*** Opening of PROVIDED DATA ***
### config.mk
export PLATFORM = sky130hd
export DESIGN_NAME = updn_modcount
export DESIGN_NICKNAME = d
export VERILOG_FILES = /design/src/rtl/updn_modcount.sv
export SDC_FILE = /design/constraint.sdc
export NUM_CORES = 1
export LEC_CHECK = 0
export CORE_AREA = 2 2 75 48
export DETAILED_ROUTE_END_ITERATION = 10
export DIE_AREA = 0 0 77 50
export GPL_TIMING_DRIVEN = 1
export HOLD_SLACK_MARGIN = 0.05
export PLACE_DENSITY_LB_ADDON = 0.1
export SYNTH_ARGS = -nofsm -noshare
export SYNTH_HDL_FRONTEND = slang
export SYNTH_SLANG_ARGS = --single-unit
### constraint.sdc
create_clock -name clk -period 4.3 [get_ports clk]
set_clock_uncertainty 0.1 [all_clocks]
set_input_delay 0.86 -clock clk [delete_from_list [all_inputs] [get_ports clk]]
set_output_delay 0.86 -clock clk [all_outputs]
set_load 0.05 [all_outputs]
### src/rtl/updn_modcount.sv
// updn_modcount: up/down counter with a programmable modulus (last = M-1),
// parallel load, wrap or saturate at the boundary, a registered boundary
// pulse and a sticky error flag.
module updn_modcount #(
    parameter int unsigned WIDTH        = 8,
    parameter int unsigned LAST_DEFAULT = 7
) (
    input  logic             clk,
    input  logic             rst,
    input  logic             en,
    input  logic             updn,
    input  logic             sat_mode,
    input  logic             load,
    input  logic [WIDTH-1:0] load_val,
    input  logic             mod_wr,
    input  logic [WIDTH-1:0] mod_last,
    input  logic             err_clr,
    output logic [WIDTH-1:0] count,
    output logic [WIDTH-1:0] last,
    output logic             tc,
    output logic             err,
    output logic             at_zero,
    output logic             at_last
);

    localparam logic [WIDTH-1:0] ONE       = WIDTH'(1);
    localparam logic [WIDTH-1:0] LAST_INIT = WIDTH'(LAST_DEFAULT);

    logic [WIDTH-1:0] count_q, count_d;
    logic [WIDTH-1:0] last_q,  last_d;
    logic             tc_q,    tc_d;
    logic             err_q,   err_d;
    logic             err_set;

    // Next-state selection: mod_wr > load > en > hold. Count never exceeds
    // last (mod_wr zeroes it, load rejects values above last), so the
    // boundary test only needs equality.
    always_comb begin
        count_d = count_q;
        last_d  = last_q;
        tc_d    = 1'b0;
        err_set = 1'b0;
        if (mod_wr) begin
            last_d  = mod_last;
            count_d = '0;
        end else if (load) begin
            if (load_val <= last_q) begin
                count_d = load_val;
            end else begin
                err_set = 1'b1;
            end
        end else if (en) begin
            if (updn) begin
                if (count_q == last_q) begin
                    tc_d = 1'b1;
                    if (sat_mode) begin
                        err_set = 1'b1;
                    end else begin
                        count_d = '0;
                    end
                end else begin
                    count_d = count_q + ONE;
                end
            end else begin
                if (count_q == '0) begin
                    tc_d = 1'b1;
                    if (sat_mode) begin
                        err_set = 1'b1;
                    end else begin
                        count_d = last_q;
                    end
                end else begin
                    count_d = count_q - ONE;
                end
            end
        end
        // Setting the flag takes precedence over a coincident clear.
        if (err_set) begin
            err_d = 1'b1;
        end else if (err_clr) begin
            err_d = 1'b0;
        end else begin
            err_d = err_q;
        end
    end

    // State registers with synchronous active-low reset.
    always_ff @(posedge clk) begin
        if (!rst) begin
            count_q <= '0;
            last_q  <= LAST_INIT;
            tc_q    <= 1'b0;
            err_q   <= 1'b0;
        end else begin
            count_q <= count_d;
            last_q  <= last_d;
            tc_q    <= tc_d;
            err_q   <= err_d;
        end
    end

    assign count   = count_q;
    assign last    = last_q;
    assign tc      = tc_q;
    assign err     = err_q;
    assign at_zero = (count_q == '0);
    assign at_last = (count_q == last_q);

endmodule

# Word-level counts from Yosys, hierarchy flattened

Cells that the tools add are included.

Equal/unequal tests: 4
Muxes and demuxes: 21
Add/subtract/negate cells: 2
Bitwise gates (word level): 2
$lt $le $gt $ge: 1
Reduce and logical (&&, ||, !) cells: 6

Operators with widths:

| operator              | count |
|---|---|
| $mux W8               | 8 |
| $mux W1               | 13 |
| $add A8 B1 Y8 const B | 1 |
| $eq A8 B8 Y1          | 1 |
| $le A8 B8 Y1          | 1 |
| $logic_not A8 Y1      | 1 |
| $ne A4 B4 Y1 const B  | 2 |
| $sub A8 B1 Y8 const B | 1 |
| $reduce_and A4 Y1     | 1 |
| $reduce_bool A2 Y1    | 2 |
| $reduce_or A4 Y1      | 1 |
| $ne A2 B1 Y1 const B  | 1 |
| $not A1 Y1            | 2 |
| $reduce_or A2 Y1      | 1 |

Word-level logic and storage cells: 40
Register bits: 18
Output and inout port bits: 20
Bits of input ports: 24

# Depth between registers and ports, before layout

Gate-level depths: netlist of the first run.

Depth in word-level cells: 7
Gate-level depth with buffers: 10
Gate-level depth less buffers: 9

# Worst setup path after synthesis of the first run

No wires, ideal clock.

Path kind: register -> output
From: register count_q[0], in the netlist count[0]
To: output port at_zero
Cell stages (with the launch flop): 7
Setup slack: 1.587 ns
Arrival time: 1.753 ns
Data required time: 3.340 ns
Buffers on the path: 1
Path through: dfxtp_1 > buf_2 > inv_1 > ha_1 > nor4b_4 > nand2_1 > inv_1

Cells in the longest elaborated chain, start to end: 1

RTL lines:

| what                   | RTL line | text |
|---|---|---|
| start, declared        | 29       | `logic [WIDTH-1:0] count_q, count_d;` |
| start signal, assigned | 95       | `count_q <= count_d;` |
| $logic_not A8 Y1       | 106      | `assign at_zero = (count_q == '0);` |
| end, declared          | 22       | `output logic at_zero,` |

No other way between the ends.

# Final worst setup path of the first run

Same ends and word-level chain as after synthesis.

==> metrics.md, run 1 <==
| Metric | Value |
|---|---|
| Crit end category | `output pin` |
| Fin. max-slew vios | `0` |
| Postcts setup bufs | `0` |
| Gr ovfl total | `0` |
| Post-synthesis xor/xnor area fraction | `0.06599` |
| Vias per cell | `6.167` |
| Max VDD drop | `0.2194 mV` |
| Clock group share of total power | `0.253` |
| Combinational share of power | `0.402` |
| Setup violators final | `0` |
| Pwr/cell area | `278.8 nW/um^2` |
| Period utilization | `0.8262` |
| CP Class | `flop to output pin` |
| Post-DP HPWL | `3.731 mm` |
| Post-Synthesis Cells | `198` |
| Max-Cap Viols | `0` |
| DR iter-0 viols | `259` |
| Setup WS pre-CTS | `895.5 ps` |
| Max transition margin | `0.5562` |
| Clock latency on the worst-skew pair | `260 ps` |
| Num Clock Sinks | `18` |
| First-pass GRT wire length | `7.838 mm` |
| Filler cell count | `280` |
| Via count | `1702` |
| Antenna violations before repair | `0` |
| Worst Tran Pin Value | `664.3 ps` |
| Starting Density | `0.5036` |
| Largest cells by area after synthesis | `dfxtp_1, ha_1, xnor2_1` |
| Post-synthesis instance area | `1593 um^2` |
| H-tree Lvls | `1` |
| Total CTS buffers | `3` |
| RSZ-0062 raised after global routing | `false` |
| Setup tns final | `0 ps` |
| Nets@finish | `267` |
| Worst Setup Start Kind | `flop` |
| Placer Congestion | `0.9688` |
| Status | `finished, final reports clean` |
| Clock root cell | `clkbuf_8` |
| Die W | `77 um` |
| Remaining DRCs | `0` |
| First-pass DRT Iterations | `4` |
| Synth Area in Compound Gates | `0.2404` |
| Synth Area in Simple Gates | `0.2325` |
| Final Instance Area | `2046 um^2` |
| Most frequent cell after synthesis | `dfxtp_1` |
| PortBufs | `43` |
| Synthesized net count | `233` |
| Area grow syn2layout | `28.44%` |
| TritonCTS clock tree | `done` |
| Tot Pwr | `570.3 uW` |
| WL/cell | `17.48 um` |
| Seq pwr share | `0.344` |
| Hold Violations, Final | `0` |
| Chip height | `50 um` |
| Hold-fix buffers, CTS | `0` |
| Row count | `16` |
| Post-synth EDFFs | `0` |
| Post-DRT Antenna Nets | `0` |
| Synth cell count leaders | `dfxtp_1, inv_1, nor2_1, nand2_1` |
| All-layer global routing usage | `0.2578` |
| Most used flip-flop cell after synthesis | `dfxtp_1` |
| Fmax | `281.5 MHz` |
| Final core occ | `0.6468` |
| Main combinational cell family by area after synthesis | `compound AO/OA/AOI/OAI gates` |
| Switching power | `216.0 uW` |
| Layout cell share with drive strength beyond 1 | `0.04762` |
| Synth area leader | `dfxtp_1` |
| Final worst setup slack | `747.5 ps` |
| Power Internal | `354.3 uW` |
| Post-CTS Resized | `0` |
| Die area | `3850 um^2` |
| Yosys warns | `0` |
| Largest net degree at the start of global routing | `16` |
| Clock tree buffer depth | `2` |
| Clk pin slew, worst setup/hold paths | `80 ps` |
| Period minus WS final | `3552 ps` |
| Yosys top cell area share | `0.2262` |
| # IOs | `44` |
| Core Footprint | `3163 um^2` |
| CP Data Arrival Time | `2590 ps` |
| # diodes | `0` |
| Leak | `0.7831 nW` |
| Placed Area | `1991 um^2` |
| Syn_area_per_cell | `8.044 um^2` |
| Vias in the first global route | `1548` |
| Critical Path RT | `3340 ps` |
| FF+latch count, synth | `18` |
| Sw Ratio | `0.3787` |
| Synth Area in Adders | `0.08641` |
| Asr flop ratio synth | `0` |
| Final WL | `4.825 mm` |
| Yosys cell types | `45` |
| Register area share after synthesis | `0.2262` |
| Fraction of synthesized area in multiplexers | `0.05734` |
| CP Max Fanout | `10` |
| Hold crit path type | `flop to flop` |
[final cells by class]
type | count | area, um^2 | share of cell area
Tap cell | 45 | 56.30 | 0.02752
Timing Repair Buffer | 43 | 430.4 | 0.2104
Sequential cell | 18 | 360.3 | 0.1761
Multi-Input combinational cell | 151 | 1087 | 0.5315
Clock buffer | 4 | 55.05 | 0.02691
Inverter | 15 | 56.30 | 0.02752
[logic make-up (layout without fill, tap and decap cells)]
group | after synthesis | in the layout
simple gates | 66 | 66
compound gates | 53 | 53
buf+inv | 29 | 62
flops | 18 | 18
xor+xnor | 12 | 12
fa+ha+maj | 11 | 11
mux | 9 | 9
[through the flow]
stage / hold slack, ps / cells
after global placement: 449.8 / 272
after detailed placement: 467.3 / 272
after CTS: 482.2 / 276
after floorplan: 655.1 / 198
after global routing: 529.9 / 276
final: 478.4 / 276
[power by group through the flow]
stage | registers (mW) | clock network [mW] | logic [mW]
after global placement | 0.199 | 0 | 0.219
after CTS | 0.196 | 0.144 | 0.226
final | 0.196 | 0.144 | 0.230
after floorplan | 0.220 | 0 | 0.132
after detailed placement | 0.200 | 0 | 0.225
after global routing | 0.198 | 0.153 | 0.245
[final timing paths]
check / startpoint / end / slack (ps) / cells after the start
hold reg to reg: last[3] / last[3] / 480 / 2
setup reg to reg: count[0] / count[1] / 1660 / 8
hold / removal: last[3] / last[3] / 480 / 2
setup / recovery: count[0] / at_zero / 750 / 6
[routing by layer]
metal / global-route usage / wire length (um)
met3: 0.06410 / 578
met2: 0.3860 / 2017
met4: 0.06250 / 75
met1: 0.3702 / 2153
met5: 0 / 0
[layout by cell type (no fill, tap or decap), types with 2 or more instances in the layout]
cell type,synthesis,final
nor3b_1,3,3
dfxtp_1,18,18
o31ai_1,4,4
and3_1,2,2
nor2_1,14,14
nor2_2,2,2
clkdlybuf4s50_1,0,43
o41ai_1,3,3
nor3_1,7,7
nand2_1,13,13
a21oi_1,8,8
ha_1,11,11
mux2i_1,8,8
o311ai_0,5,5
nand4_1,4,4
o21ai_0,8,8
nand3b_1,2,2
xnor2_1,11,11
a221oi_1,4,4
nor2b_1,9,9
inv_1,15,15
o221ai_1,2,2
clkbuf_8,0,4
nand2b_1,2,2
nand3_1,3,3
o211ai_1,9,9
[flip-flops by register name (all words and copies together) (netlist names)]
name and flops:
count 8, tc 1, last 8, err 1
[worst max-delay path, stage by stage (launching register included)]
cell and delay, ps:
dfxtp_1 440, inv_1 140, ha_1 230, nor4b_4 250, nand2_1 200, inv_1 220
clkdlybuf4s50_1 840
Note: power is estimated with default switching activity, not from simulation.
==> run 2, diff against run 1 <==
--- a/config.mk
+++ b/config.mk
@@ -5,9 +5,9 @@
 export SDC_FILE = /design/constraint.sdc
 export NUM_CORES = 1
 export LEC_CHECK = 0
-export CORE_AREA = 2 2 75 48
+export CORE_AREA = 2 2 81 52
 export DETAILED_ROUTE_END_ITERATION = 10
-export DIE_AREA = 0 0 77 50
+export DIE_AREA = 0 0 83 54
 export GPL_TIMING_DRIVEN = 1
 export HOLD_SLACK_MARGIN = 0.05
 export PLACE_DENSITY_LB_ADDON = 0.1
==> constraint.sdc (replaced) <==
create_clock -name clk -period 3.2 [get_ports clk]
set_clock_uncertainty 0.1 [all_clocks]
set_input_delay 0.64 -clock clk [delete_from_list [all_inputs] [get_ports clk]]
set_output_delay 0.64 -clock clk [all_outputs]
set_load 0.05 [all_outputs]
==> run 2 against run 1 <==
Compared with the run above:
- sequential power grew 33%
- largest cell class unchanged
- non-clock buffer count rose by 5
- highest routed layer unchanged
- critical path type is now input pin to flop
- routed wire length increased by 2.5%
==> metrics.md, run 2 (synthesized netlist as in run 1, its figures left out) <==
| Metric | Value |
|---|---|
| Most frequent standard cell in the layout excluding fill and tap cells | `clkdlybuf4s50_1` |
| Layout cell share with drive strength beyond 1 | `0.07627` |
| Die W | `83 um` |
| Worst Setup Start Kind | `input pin` |
| Clock group share of total power | `0.252` |
| Hold Violations, Final | `0` |
| Post-DRT Antenna Nets | `0` |
| Placed cells | `282` |
| Period minus WS final | `2897 ps` |
| Clk pin slew, worst setup/hold paths | `70 ps` |
| Hold-fix buffers, CTS | `0` |
| H-tree Lvls | `1` |
| Clock latency on the worst-skew pair | `260 ps` |
| Final WL | `4.944 mm` |
| Num Clock Sinks | `18` |
| Max VDD drop | `0.1915 mV` |
| First-pass DRT Iterations | `4` |
| Filler cell count | `385` |
| Clock root cell | `clkbuf_8` |
| First-pass GRT wire length | `7.921 mm` |
| Max transition margin | `0.5379` |
| Power Internal | `479.2 uW` |
| # IOs | `44` |
| Remaining DRCs | `0` |
| Setup violators final | `0` |
| Sw Ratio | `0.3795` |
| Seq pwr share | `0.337` |
| Worst Tran Pin Value | `691.8 ps` |
| Area grow syn2layout | `30.87%` |
| Post-CTS Resized | `0` |
| Period utilization | `0.9053` |
| # diodes | `0` |
| Clock tree buffer depth | `2` |
| Chip height | `54 um` |
| Nets@finish | `272` |
| Most frequent cells in the layout | `clkdlybuf4s50_1, dfxtp_1, inv_1, nor2_1, nand2_1` |
| TritonCTS clock tree | `done` |
| Max-Cap Viols | `0` |
| CP Max Fanout | `12` |
| Gr ovfl total | `0` |
| Largest net degree at the start of global routing | `15` |
| CP Data Arrival Time | `2970 ps` |
| Leak | `0.8109 nW` |
| Antenna violations before repair | `0` |
| Vias in the first global route | `1457` |
| Die area | `4482 um^2` |
| Starting Density | `0.4136` |
| Row count | `18` |
| Critical Path RT | `3270 ps` |
| Setup WS pre-CTS | `89.01 ps` |
| Switching power | `293.0 uW` |
| All-layer global routing usage | `0.2321` |
| Final std cells w/o fill | `286` |
| Pwr/cell area | `370.4 nW/um^2` |
| Hold Slack | `473.2 ps` |
| Vias per cell | `5.661` |
| Via count | `1619` |
| Total CTS buffers | `3` |
| Placer Congestion | `0.9113` |
| Final worst setup slack | `302.9 ps` |
| RSZ-0062 raised after global routing | `false` |
| CP Class | `input pin to flop` |
| PortBufs | `43` |
| Setup tns final | `0 ps` |
| Fin. max-slew vios | `0` |
| Core Footprint | `3851 um^2` |
| Tot Pwr | `772.2 uW` |
| Combinational share of power | `0.411` |
| Hold crit path type | `flop to flop` |
| Fmax | `345.2 MHz` |
| DR iter-0 viols | `187` |
| Postcts setup bufs | `0` |
| Crit end category | `flop` |
| Status | `finished, final reports clean` |
| Post-DP HPWL | `3.831 mm` |
| WL/cell | `17.29 um` |
## run 2: cell types whose count changed in the layout (fill, tap and decap cells not counted), sizes merged
cell,delta
buf,+7
clkdlybuf4s50,-2
## run 2: worst paths after layout
check	slack [ps]	startpoint	endpoint	depth (start not counted)
worst max-delay path	300	load_val[5]	count[4]	8
worst min register to register	470	last[2]	last[2]	2
worst min-delay path	470	last[2]	last[2]	2
worst max register to register	660	last[7]	count[4]	8
## run 2: metrics by stage
step | utilization | instance area [um^2]
3_3_place_gp | 0.5270 | 2029
5_1_grt | 0.5413 | 2085
3_5_place_dp | 0.5270 | 2029
2_1_floorplan | - | 1593
4_1_cts | 0.5413 | 2085
6_report | 0.5413 | 2085
## run 2: metal layers
metal / global-route usage / wire [um] / vias to the layer above
met5: 0 / 0 / -
met4: 0.06557 / 47 / 0
met3: 0.05828 / 456 / 5
met2: 0.3212 / 1954 / 76
met1: 0.3481 / 2485 / 734
li1: - / - / 804
## run 2: area by class of cell
class / count / area, um^2 / area share
Multi-Input combinational cell: 151 / 1087 / 0.5216
Timing Repair Buffer: 48 / 462.9 / 0.2221
Sequential cell: 18 / 360.3 / 0.1729
Tap cell: 50 / 62.56 / 0.03001
Inverter: 15 / 56.30 / 0.02701
Clock buffer: 4 / 55.05 / 0.02641
## run 2: worst max-delay path, cell delays in order
cell,delay [ps]
clkdlybuf4s50_1,460
ha_1,330
a21oi_1,140
o21ai_0,140
nand3b_1,210
a32o_1,410
or2_2,400
o31ai_1,250
## run 2: power groups by stage
stage	logic, mW	clock network [mW]	registers, mW
6_report	0.317	0.195	0.260
3_5_place_dp	0.314	0	0.265
4_1_cts	0.316	0.200	0.260
3_3_place_gp	0.311	0	0.265
5_1_grt	0.344	0.212	0.263
2_1_floorplan	0.177	0	0.296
*** Close of PROVIDED DATA ***
WORK REQUIRED
Repeat exactly the lines above from the one with "export DESIGN_NICKNAME = d" up to and including the one with "export SYNTH_HDL_FRONTEND = slang". No other line belongs in the reply.

SOLVED PROBLEM
export DESIGN_NICKNAME = d
export VERILOG_FILES = /design/src/rtl/updn_modcount.sv
export SDC_FILE = /design/constraint.sdc
export NUM_CORES = 1
export LEC_CHECK = 0
export CORE_AREA = 2 2 75 48
export DETAILED_ROUTE_END_ITERATION = 10
export DIE_AREA = 0 0 77 50
export GPL_TIMING_DRIVEN = 1
export HOLD_SLACK_MARGIN = 0.05
export PLACE_DENSITY_LB_ADDON = 0.1
export SYNTH_ARGS = -nofsm -noshare
export SYNTH_HDL_FRONTEND = slang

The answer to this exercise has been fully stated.